Williams, at Giraffe Brace, says aluminum equipment may work for the careful contractor. “If you’re not doing too many jobs, and you’re the guy personally managing the equipment, it may work well.”

Others are less generous. “I don’t care if they are light if they rust out or bend easily,” says the Wyoming builder. “Even if they are light and durable but flex when a 220 pound guy walks on them, performance has been sacrificed. What’s the use doing all the hard work if the finished product is only as good as the (inadequate) bracing?”

Turnbuckles—Many claims are made about why one brand’s turnbuckles are better than another, but it comes down to one thing: how easily does it adjust the wall?

For starters, how far will it move the wall? Most brands have a length of travel of around six to eight inches. Some braces use coil thread, some standard thread, which affects how many turns per inch are required.

The method of turning also varies. Giraffe and the discontinued Arxx brace use circular tubing with welded handles. Plumwall can be manipulated with a cordless drill. Reechcraft uses square tubing, and a few require a wrench.

Some brands emphasize the convenience of being able to adjust the turnbuckle from the scaffold. This may be a factor with a small crew, but on jobs with more than three individuals, it fades in significance.

More important is protecting the turnbuckle from splatter. Giraffe uses an internal jack system to protect the threads.

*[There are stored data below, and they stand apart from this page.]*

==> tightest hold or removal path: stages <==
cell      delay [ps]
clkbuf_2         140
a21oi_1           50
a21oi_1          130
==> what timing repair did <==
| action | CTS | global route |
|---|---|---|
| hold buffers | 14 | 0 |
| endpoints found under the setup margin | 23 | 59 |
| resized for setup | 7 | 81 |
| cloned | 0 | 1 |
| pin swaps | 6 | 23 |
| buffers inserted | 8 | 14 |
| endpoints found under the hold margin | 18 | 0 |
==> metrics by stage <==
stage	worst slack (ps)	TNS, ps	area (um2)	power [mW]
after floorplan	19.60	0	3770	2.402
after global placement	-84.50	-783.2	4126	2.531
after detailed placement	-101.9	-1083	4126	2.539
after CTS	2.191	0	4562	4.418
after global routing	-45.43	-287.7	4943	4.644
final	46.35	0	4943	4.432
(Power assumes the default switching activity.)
$ cat config.mk
export PLATFORM = sky130hd
export DESIGN_NAME = pga_alarm_ctrl
export DESIGN_NICKNAME = d
export VERILOG_FILES = /design/src/rtl/pga_alarm_ctrl.sv
export SDC_FILE = /design/constraint.sdc
export NUM_CORES = 1
export LEC_CHECK = 0
export ABC_AREA = 1
export CORE_ASPECT_RATIO = 0.7
export CORE_MARGIN = 5
export CORE_UTILIZATION = 45
export CTS_CLUSTER_DIAMETER = 80
export DETAILED_ROUTE_END_ITERATION = 16
export GPL_TIMING_DRIVEN = 0
export MAX_ROUTING_LAYER = met4
export PLACE_DENSITY = 0.74
export RECOVER_POWER = 100
export SLEW_MARGIN = 10
export SYNTH_ARGS = -nofsm -noshare
export SYNTH_HDL_FRONTEND = slang
export SYNTH_SLANG_ARGS = --single-unit
$ cat constraint.sdc
create_clock -name i_clk -period 14.4 [get_ports i_clk]
set_input_delay 2.88 -clock i_clk [delete_from_list [all_inputs] [get_ports i_clk]]
set_output_delay 2.88 -clock i_clk [all_outputs]
set_load 0.02 [all_outputs]
$ cat src/rtl/pga_alarm_ctrl.sv
// Peak-ground-acceleration alarm controller: debounced trigger, hysteretic release,
// optional operator-acknowledge latching, with per-event channel flags and peak capture.
module pga_alarm_ctrl #(
    parameter int                N_CH          = 3,
    parameter int                DATA_W        = 24,
    parameter logic [DATA_W-1:0] PGA_THRESHOLD = 'h100000,
    parameter logic [DATA_W-1:0] CLR_THRESHOLD = 'h0C0000,
    parameter int                TRIG_COUNT    = 4,
    parameter int                CLR_COUNT     = 8,
    parameter bit                LATCH         = 1'b1
) (
    input  logic                   i_clk,
    input  logic                   i_rst,
    input  logic                   i_valid,
    input  logic [N_CH*DATA_W-1:0] i_data,
    input  logic                   i_accept,
    output logic                   o_pga_alarm,
    output logic [N_CH-1:0]        o_ch_flags,
    output logic [DATA_W-1:0]      o_peak,
    output logic [1:0]             o_state
);

    localparam int CNT_MAX = (TRIG_COUNT > CLR_COUNT) ? TRIG_COUNT : CLR_COUNT;
    localparam int CNT_W   = $clog2(CNT_MAX + 1);
    localparam logic [CNT_W-1:0] TRIG_C = CNT_W'(TRIG_COUNT);
    localparam logic [CNT_W-1:0] CLR_C  = CNT_W'(CLR_COUNT);

    typedef enum logic [1:0] {
        ARMED   = 2'b00,
        PENDING = 2'b01,
        ALARM   = 2'b10,
        HOLD    = 2'b11
    } state_t;

    state_t             state, state_nxt;
    logic [CNT_W-1:0]   cnt, cnt_nxt, cnt_inc;
    logic [N_CH-1:0]    flags, flags_nxt;
    logic [DATA_W-1:0]  peak, peak_nxt;
    logic               alarm;

    logic [N_CH-1:0]    over_vec;
    logic               over, quiet;
    logic [DATA_W-1:0]  smax, ch;

    function automatic logic [CNT_W-1:0] sat_inc(input logic [CNT_W-1:0] c);
        return (c == {CNT_W{1'b1}}) ? c : c + 1'b1;
    endfunction

    function automatic logic [DATA_W-1:0] max_of(input logic [DATA_W-1:0] a,
                                                 input logic [DATA_W-1:0] b);
        return (a > b) ? a : b;
    endfunction

    always_comb begin
        over_vec = '0;
        quiet    = 1'b1;
        smax     = '0;
        ch       = '0;
        for (int i = 0; i < N_CH; i++) begin
            ch          = i_data[i*DATA_W +: DATA_W];
            over_vec[i] = (ch > PGA_THRESHOLD);
            quiet       = quiet & (ch < CLR_THRESHOLD);
            smax        = max_of(smax, ch);
        end
        over = |over_vec;
    end

    assign cnt_inc = sat_inc(cnt);

    always_comb begin
        state_nxt = state;
        cnt_nxt   = cnt;
        flags_nxt = flags;
        peak_nxt  = peak;
        case (state)
            ARMED, HOLD: begin
                // HOLD behaves like ARMED only on the acknowledge cycle; otherwise frozen.
                if (state == ARMED || i_accept) begin
                    state_nxt = ARMED;
                    cnt_nxt   = '0;
                    flags_nxt = '0;
                    peak_nxt  = '0;
                    if (i_valid && over) begin
                        state_nxt = (TRIG_COUNT == 1) ? ALARM : PENDING;
                        cnt_nxt   = (TRIG_COUNT == 1) ? '0 : CNT_W'(1);
                        flags_nxt = over_vec;
                        peak_nxt  = smax;
                    end
                end
            end
            PENDING: begin
                if (i_valid) begin
                    if (over) begin
                        flags_nxt = flags | over_vec;
                        peak_nxt  = max_of(peak, smax);
                        if (cnt_inc >= TRIG_C) begin
                            state_nxt = ALARM;
                            cnt_nxt   = '0;
                        end else begin
                            cnt_nxt = cnt_inc;
                        end
                    end else begin
                        state_nxt = ARMED;
                        cnt_nxt   = '0;
                        flags_nxt = '0;
                        peak_nxt  = '0;
                    end
                end
            end
            ALARM: begin
                if (i_valid) begin
                    flags_nxt = flags | over_vec;
                    peak_nxt  = max_of(peak, smax);
                    if (!quiet) begin
                        cnt_nxt = '0;
                    end else if (cnt_inc >= CLR_C) begin
                        cnt_nxt = '0;
                        if (LATCH) begin
                            state_nxt = HOLD;
                        end else begin
                            state_nxt = ARMED;
                            flags_nxt = '0;
                            peak_nxt  = '0;
                        end
                    end else begin
                        cnt_nxt = cnt_inc;
                    end
                end
            end
            default: state_nxt = ARMED;
        endcase
    end

    always_ff @(posedge i_clk) begin
        if (i_rst) begin
            state <= ARMED;
            cnt   <= '0;
            flags <= '0;
            peak  <= '0;
            alarm <= 1'b0;
        end else begin
            state <= state_nxt;
            cnt   <= cnt_nxt;
            flags <= flags_nxt;
            peak  <= peak_nxt;
            alarm <= (state_nxt == ALARM) || (state_nxt == HOLD);
        end
    end

    assign o_pga_alarm = alarm;
    assign o_ch_flags  = flags;
    assign o_peak      = peak;
    assign o_state     = state;

endmodule
==> out/qor.txt <==
Fin. Hold Viols -> 0
routed vias/inst -> 5.20
Pre-antenna DRT Iters -> 5
syn_nets -> 1043
period utilisation layout -> 67.4%
critical path's largest stage delay -> 600 ps
Synth Instances -> 891
CP Buf/Inv Count -> 6
clock buffer depth -> 2
vias in the first global route -> 5582
Mean Syn Cell Area -> 6.11 µm²
first-pass GRT wire length -> 26.6 mm
pre-CTS setup slack -> 5840 ps
clock sink count -> 33
CP delay by family, top -> simple AND/OR/NAND/NOR gates
CTS tree -> yes
diode count -> 0
worst hold path type -> reg2reg
max-cap viol count -> 0
leakage -> 0.00329 µW
mapped cell area -> 0.00544 mm²
max_slew headroom -> 47.3%
Routed WL -> 16.1 mm
WP depth -> 35
DR WL/cell -> 13.9 µm
Synth area leader -> ha_1
Worst Skew -> 10.8 ps
RR Endpoint -> o_peak[3]
filler instances -> 1184
via count -> 6024
endpoint type of the worst setup path -> flip-flop
share of post-route cells with drive strength above 1 -> 10.5%
Iter 0 DRT Violations -> 343
Yosys reg bits -> 33
required time worst endpoint -> 14540 ps
gp weighted congestion -> 0.943
Ports -> 106
final worst slack -> 4690 ps
post-synthesis sequential area ratio -> 12.1%
HPWL Detailed -> 13.5 mm
Hold Path Depth -> 2
worst vdd ir -> 0.0548 mV
Clock Latency Late Sink -> 290 ps
Final #Nets -> 1155
Final Setup Violations -> 0
status -> finished, final reports clean
drc violations -> 0
Layout area overhead -> 23.6%
YS warnings -> 0
Critical Path Start -> i_data[43]
top post-synthesis cells by area -> ha_1 17%, nand2_1 16%, dfxtp_1 12%
full die area -> 0.0144 mm²
Hold-fix buffers, CTS -> 0
TNS Setup -> 0 ps
Total GRT Usage -> 22.9%
Critical-path top delay cell -> dlygate4sd3_1
crit path DAT -> 9850 ps
CP startpoint kind -> input port
Slew Limit Fails -> 0
largest net degree at the start of global routing -> 11
pwr dens -> 75.0 mW/mm²
Reg2Reg Depth -> 13
H-tree depth -> 2
setup bufs post-CTS -> 0
RSZ-0062 raised after global routing -> false
placed cell count -> 1153
Worst setup endpoint -> o_peak[3]
final hold slack -> 487 ps
r2r startpoint -> o_peak[19]
antenna viol nets, final -> 0
TritonCTS buffer count -> 5
top cell type's share of synthesized area -> 17.5%
initial antenna violation count -> 0
Resized Gates After CTS -> 0
GR Overflow Total -> 0
post-synth cell types -> 38
fmax -> 103 MHz
worst reg-to-reg setup slack -> 11860 ps
DIE HEIGHT -> 102 µm
Post-Layout Cell Count -> 1159
Slew @ Worst Pin -> 791 ps
Worst Path Max Fanout -> 10
I/O Buffers -> 105
row count -> 33
initial core utilization -> 46.2%
total core area -> 0.0118 mm²
Reg clk slew, reported paths -> 60 ps
chip width -> 141 µm
root buf cell -> clkbuf_16
fin crit period -> 9710 ps
Setup CP Type -> in2reg
==> state kept, by name (all words and copies together), names as in the netlist <==
signal      count
cnt             4
o_state         2
o_ch_flags      3
o_peak         24
==> kinds of logic after synthesis <==
| family | count (synthesis) | share of synthesized area [%] |
|---|---|---|
| buffers and inverters | 153 | 12.6 |
| DFF | 33 | 12.1 |
| adders and majority gates | 76 | 17.5 |
| AOI/OAI and AO/OA | 113 | 12.8 |
| and+or+nand+nor | 515 | 44.8 |
| xor gates and xnor gates | 1 | 0.161 |
==> report_power, final <==
part	internal [µW]	total (µW)	switching [µW]
logic	115	289	174
registers	100	112	11.5
clock network	61.8	104	42.3
total	277	504	228
==> synth_stat cells, drive strengths merged <==
master and instances:
a21o 4, a21oi 87, a31oi 1, and2 2, buf 17, clkbuf 22
dfxtp 33, ha 76, inv 114, nand2 279, nand3 114, nand3b 1
nand4 31, nor2 84, nor3 3, nor4 1, o211ai 3, o21a 2
o21ai 10, o21bai 2, o221ai 2, o31ai 1, o32ai 1, xnor2 1
==> placed cells by master, fill, tap and decap left out, drive strengths merged, types with 4 or more instances in the layout <==
cell type and count:
clkdlybuf4s50 72, nand2 279, buf 15, ha 76, o21ai 10, dfxtp 33, a21o 4, dlygate4sd3 33
clkbuf 29, inv 113, nor2 84, a21oi 87, nand3 114, nand4 31
==> per-stage QoR <==
stage	utilization (%)	area (µm²)	total power, µW
after global placement	56.8	6690	404
after floorplan	-	5440	315
final	57.1	6720	504
after global routing	57.1	6720	550
after CTS	57.9	6820	512
after detailed placement	56.8	6690	409
==> cell type report <==
| cell class | count | area, µm² | area share [%] |
|---|---|---|---|
| multi-input combinational | 705 | 4010 | 59.6 |
| tap | 157 | 196 | 2.92 |
| inverter | 114 | 429 | 6.38 |
| timing repair buffer | 105 | 1050 | 15.6 |
| clock inverter | 1 | 5.00 | 0.0745 |
| clock buffer | 5 | 125 | 1.86 |
| sequential | 33 | 661 | 9.83 |
| buffer | 39 | 245 | 3.65 |
==> layer usage <==
metal / vias up / routed length (µm) / part of all wire, % / track usage (%)
li1: 3137 / - / - / -
met1: 2669 / 8250 / 51 / 33.7
met2: 207 / 6480 / 40 / 34.0
met3: 11 / 1230 / 7.6 / 3.55
met4: 0 / 131 / 0.81 / 2.95
met5: - / 0 / 0 / -
==> worst register-to-register path: stages (launching register included) <==
cell      delay, ps
dfxtp_1         360
ha_1            340
nand2_1          60
nor2_1          140
nand2_1         120
nor2_1          210
nand2_2          80
nand3_1         210
clkbuf_1        410
nand3_1         130
nand3_1         110
a21oi_1          70
nand2_1          90
a21oi_1          60
==> worst min path at each step <==
| stage | slack [ps] | from | to |
|---|---|---|---|
| finish | 490 | cnt[1] | cnt[1] |
| global route | 520 | cnt[1] | cnt[1] |
| CTS | 490 | cnt[1] | cnt[1] |
| detailed placement | 480 | cnt[1] | cnt[1] |
| global placement | 480 | cnt[1] | cnt[1] |
| floorplan | 460 | cnt[1] | cnt[1] |
(Power assumes the default switching activity.)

Others, like Hilltop, put the threads at the bottom of the turnbuckle so concrete splatter is not an issue.

Storage System—Even for the busiest installer or distributor, braces will spend more time in storage than they will on the wall, so convenient, compact storage is a prime consideration. Giraffe Brace set a new standard when they unveiled their crate system in 2007. Others have followed suit; Plumwall’s trailer-mounted bracing set has attracted a good deal of attention.

Monobrace takes a different approach. It uses a foldaway design where all the parts—including the safety rail— are attached to the strongback and fold away inside it for storage. “You save a lot of time not looking for lost parts,” says Bresler. “Set-up and tear-down time is minimized. The system is stacked efficiently like lumber.”

Williams, at Giraffe, agrees that storage is a key consideration. “Especially for bracing rental operations, a good inventory and storage system can save literally hours of work.”

Versatility—Finally, consider the versatility and completeness of the equipment as well as the price. Does it include a scaffolding bracket or built-in safety rail? Does it come with ground stakes or is the user expected to have rebar on-hand? How many additional components are needed to convert it for stemwall and tall-wall applications?

Bottom Line Impact
Giesler, the Texas-based ICF installer summarizes, “Straight, plumb and square walls make successful jobs easier to attain. The cost of a typical factory-made bracing system may cost as little as $100 to a high of $200 per set. In many areas bracing can be rented even more cheaply. That’s a small price to pay to ensure the wall is built right.”

Williams, at Giraffe, says good bracing can also build customer loyalty. “Quality bracing draws a better customer,” he says. “If dealers can provide their contractor/customers with a system that doesn’t bend, come apart, or waste their time looking for components, they’re more likely to stick with that distributor. At the end of the day it all comes down to the quality of the equipment.”